* What is expected *
Every line of the following records that includes "layout" should be copied.

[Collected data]
**src/rtl/lpht_pkg.sv**
```systemverilog
// Shared types and constants for the linear probing hash table core.
// Holds field widths, status and operation codes, slot entry layout and FSM states.
// No dependencies.
package lpht_pkg;

  localparam int unsigned KEY_W    = 31;
  localparam int unsigned SLOT_W   = 4;
  localparam int unsigned STATUS_W = 2;
  localparam int unsigned COUNT_W  = 32;

  typedef enum logic {
    OP_INSERT = 1'b0,
    OP_SEARCH = 1'b1
  } op_t;

  typedef enum logic [STATUS_W-1:0] {
    ST_INSERTED  = 2'd0,
    ST_FULL      = 2'd1,
    ST_FOUND     = 2'd2,
    ST_NOT_FOUND = 2'd3
  } status_t;

  typedef struct packed {
    logic             valid;
    logic [KEY_W-1:0] key;
  } entry_t;

  typedef enum logic [2:0] {
    S_CLEAR,
    S_IDLE,
    S_HASH,
    S_PROBE,
    S_DONE
  } state_t;

endpackage

```
**src/rtl/linear_probing_hash_table_core.sv**
```systemverilog
// Linear probing hash table core: top level, control FSM and probe datapath.
// Depends on lpht_pkg, lpht_mod (remainder unit) and lpht_mem (slot store).
//
//   channel | handshake           | beat payload
//   --------+---------------------+-------------------------------------------
//   in      | in_valid / in_ready | operation, key
//   out     | out_valid/out_ready | status, slot, home_slot, total_collisions
//
// Steps: one item at a time. Accept, hashing (remainder by reciprocal
// multiplication), probing (one slot store read a cycle, reads issued back
// to back), then commit.
// Reset: a clearing pass writes every slot empty; in_ready stays low until
// it ends.
// Stalls: a result waits in the output register; the next beat is taken and
// worked on meanwhile, holding only at commit until the output is free.
module linear_probing_hash_table_core
  import lpht_pkg::*;
#(
  parameter int unsigned TABLE_ENTRIES = 16
) (
  input  logic                clk,
  input  logic                rst,
  input  logic                in_valid,
  output logic                in_ready,
  input  logic                operation,
  input  logic [KEY_W-1:0]    key,
  output logic                out_valid,
  input  logic                out_ready,
  output logic [STATUS_W-1:0] status,
  output logic [SLOT_W-1:0]   slot,
  output logic [SLOT_W-1:0]   home_slot,
  output logic [COUNT_W-1:0]  total_collisions
);

  localparam int unsigned AW = $clog2(TABLE_ENTRIES);
  localparam int unsigned CW = $clog2(TABLE_ENTRIES + 1);
  localparam logic [AW-1:0] LAST_SLOT = AW'(TABLE_ENTRIES - 1);

  // Low SLOT_W bits of a slot number, zero-extended for small tables.
  function automatic logic [SLOT_W-1:0] slot_field(input logic [AW-1:0] s);
    logic [SLOT_W+AW-1:0] ext;
    ext = {{SLOT_W{1'b0}}, s};
    return ext[SLOT_W-1:0];
  endfunction

  function automatic logic [AW-1:0] wrap_inc(input logic [AW-1:0] s);
    return (s == LAST_SLOT) ? '0 : s + 1'b1;
  endfunction

  state_t state, state_next;

  // Item under work
  op_t              op;
  logic [KEY_W-1:0] key_r;
  logic [AW-1:0]    home;

  // Probe pipeline: issue_slot is the next read, eval_slot the read whose
  // data arrives this cycle when pend is set.
  logic [AW-1:0] issue_slot;
  logic [AW-1:0] eval_slot;
  logic [CW-1:0] n_issue;
  logic [CW-1:0] n_eval;
  logic          pend;

  logic [AW-1:0]      clr_idx;
  logic [COUNT_W-1:0] coll;

  status_t       fin_status;
  logic [AW-1:0] fin_slot;

  status_t       res_status;
  logic [AW-1:0] res_slot;
  logic [AW-1:0] res_home;

  // Remainder unit and slot store hookup
  logic          in_take;
  logic          mod_done;
  logic [AW-1:0] mod_rem;

  logic          mem_we;
  logic [AW-1:0] mem_waddr;
  entry_t        mem_wdata;
  logic          mem_re;
  entry_t        mem_rdata;

  logic hit;
  logic last_eval;
  logic out_free;

  lpht_mod #(
    .TABLE_ENTRIES(TABLE_ENTRIES)
  ) u_mod (
    .clk  (clk),
    .rst  (rst),
    .start(in_take),
    .key  (key),
    .done (mod_done),
    .rem  (mod_rem)
  );

  lpht_mem #(
    .DEPTH(TABLE_ENTRIES)
  ) u_mem (
    .clk  (clk),
    .we   (mem_we),
    .waddr(mem_waddr),
    .wdata(mem_wdata),
    .re   (mem_re),
    .raddr(issue_slot),
    .rdata(mem_rdata)
  );

  assign in_take  = in_valid && in_ready;
  assign out_free = !out_valid || out_ready;

  // Evaluate the slot whose read data is back: an insert stops at the first
  // empty slot, a search at the first valid slot holding the key.
  always_comb begin
    hit = 1'b0;
    if (pend) begin
      unique case (op)
        OP_INSERT: hit = !mem_rdata.valid;
        OP_SEARCH: hit = mem_rdata.valid && (mem_rdata.key == key_r);
        default:   hit = 1'b0;
      endcase
    end
  end

  assign last_eval = pend && (n_eval == CW'(TABLE_ENTRIES - 1));

  // Next state and control
  always_comb begin
    state_next = state;
    in_ready   = 1'b0;
    mem_we     = 1'b0;
    mem_waddr  = clr_idx;
    mem_wdata  = '0;
    mem_re     = 1'b0;
    unique case (state)
      S_CLEAR: begin
        mem_we = 1'b1;
        if (clr_idx == LAST_SLOT) begin
          state_next = S_IDLE;
        end
      end
      S_IDLE: begin
        in_ready = 1'b1;
        if (in_valid) begin
          state_next = S_HASH;
        end
      end
      S_HASH: begin
        if (mod_done) begin
          state_next = S_PROBE;
        end
      end
      S_PROBE: begin
        // Keep one read in flight; stop issuing once every slot has been read.
        mem_re = !hit && (n_issue != CW'(TABLE_ENTRIES));
        if (hit && op == OP_INSERT) begin
          mem_we    = 1'b1;
          mem_waddr = eval_slot;
          mem_wdata = '{valid: 1'b1, key: key_r};
        end
        if (hit || last_eval) begin
          state_next = S_DONE;
        end
      end
      S_DONE: begin
        if (out_free) begin
          state_next = S_IDLE;
        end
      end
      default: state_next = S_CLEAR;
    endcase
  end

  always_ff @(posedge clk) begin
    if (rst) begin
      state <= S_CLEAR;
    end else begin
      state <= state_next;
    end
  end

  // Control registers
  always_ff @(posedge clk) begin
    if (rst) begin
      clr_idx   <= '0;
      pend      <= 1'b0;
      coll      <= '0;
      out_valid <= 1'b0;
    end else begin
      if (state == S_CLEAR) begin
        clr_idx <= clr_idx + 1'b1;
      end
      if (state == S_PROBE) begin
        pend <= mem_re;
        // Count each occupied slot an insert walks past, saturating.
        if (pend && !hit && op == OP_INSERT && coll != '1) begin
          coll <= coll + 1'b1;
        end
      end else begin
        pend <= 1'b0;
      end
      if (state == S_DONE && out_free) begin
        out_valid <= 1'b1;
      end else if (out_ready) begin
        out_valid <= 1'b0;
      end
    end
  end

  // Payload registers
  always_ff @(posedge clk) begin
    if (in_take) begin
      op    <= op_t'(operation);
      key_r <= key;
    end
    if (state == S_HASH && mod_done) begin
      home       <= mod_rem;
      issue_slot <= mod_rem;
      n_issue    <= '0;
      n_eval     <= '0;
    end
    if (state == S_PROBE) begin
      if (mem_re) begin
        eval_slot  <= issue_slot;
        issue_slot <= wrap_inc(issue_slot);
        n_issue    <= n_issue + 1'b1;
      end
      if (pend) begin
        n_eval <= n_eval + 1'b1;
      end
      if (hit) begin
        fin_status <= (op == OP_INSERT) ? ST_INSERTED : ST_FOUND;
        fin_slot   <= eval_slot;
      end else if (last_eval) begin
        fin_status <= (op == OP_INSERT) ? ST_FULL : ST_NOT_FOUND;
        fin_slot   <= '0;
      end
    end
    if (state == S_DONE && out_free) begin
      res_status       <= fin_status;
      res_slot         <= fin_slot;
      res_home         <= home;
      total_collisions <= coll;
    end
  end

  assign status    = res_status;
  assign slot      = slot_field(res_slot);
  assign home_slot = slot_field(res_home);

endmodule

```
**src/rtl/lpht_mod.sv**
```systemverilog
// Remainder unit: key modulo TABLE_ENTRIES by reciprocal multiplication.
// Depends on lpht_pkg.
module lpht_mod
  import lpht_pkg::*;
#(
  parameter int unsigned TABLE_ENTRIES = 16
) (
  input  logic                             clk,
  input  logic                             rst,
  input  logic                             start,
  input  logic [KEY_W-1:0]                 key,
  output logic                             done,
  output logic [$clog2(TABLE_ENTRIES)-1:0] rem
);

  localparam int unsigned AW      = $clog2(TABLE_ENTRIES);
  localparam int unsigned RECIP_W = 32;
  localparam int unsigned PROD_W  = KEY_W + RECIP_W;
  localparam int unsigned SHIFT   = KEY_W + AW;
  // Rounded-up reciprocal; the quotient taken from the product is exact for
  // every KEY_W-bit key.
  localparam logic [63:0] RECIP_WIDE =
    ((64'd1 << SHIFT) + 64'(TABLE_ENTRIES) - 64'd1) / 64'(TABLE_ENTRIES);
  localparam logic [RECIP_W-1:0] RECIP  = RECIP_W'(RECIP_WIDE);
  localparam logic [AW-1:0]      MOD_LO = AW'(TABLE_ENTRIES);

  logic [PROD_W-1:0] prod;
  logic [AW-1:0]     quo_lo;
  logic [AW-1:0]     key_lo;
  logic [AW-1:0]     quo_mod;
  logic              pend;

  assign prod    = PROD_W'(key) * PROD_W'(RECIP);
  // The remainder fits in AW bits, so only the low AW bits of the quotient
  // times the modulus are needed.
  assign quo_mod = quo_lo * MOD_LO;

  always_ff @(posedge clk) begin
    if (rst) begin
      pend <= 1'b0;
      done <= 1'b0;
    end else begin
      pend <= start;
      done <= pend;
    end
  end

  always_ff @(posedge clk) begin
    if (start) begin
      quo_lo <= prod[SHIFT +: AW];
      key_lo <= key[AW-1:0];
    end
    if (pend) begin
      rem <= key_lo - quo_mod;
    end
  end

endmodule

```
**src/rtl/lpht_mem.sv**
```systemverilog
// Slot store: one write port, one read port, registered read data.
// Depends on lpht_pkg for the entry layout.
module lpht_mem
  import lpht_pkg::*;
#(
  parameter int unsigned DEPTH = 16
) (
  input  logic                     clk,
  input  logic                     we,
  input  logic [$clog2(DEPTH)-1:0] waddr,
  input  entry_t                   wdata,
  input  logic                     re,
  input  logic [$clog2(DEPTH)-1:0] raddr,
  output entry_t                   rdata
);

  entry_t mem [DEPTH];

  always_ff @(posedge clk) begin
    if (we) begin
      mem[waddr] <= wdata;
    end
  end

  always_ff @(posedge clk) begin
    if (re) begin
      rdata <= mem[raddr];
    end
  end

endmodule

```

* Written answer *
// Holds field widths, status and operation codes, slot entry layout and FSM states.
// Depends on lpht_pkg for the entry layout.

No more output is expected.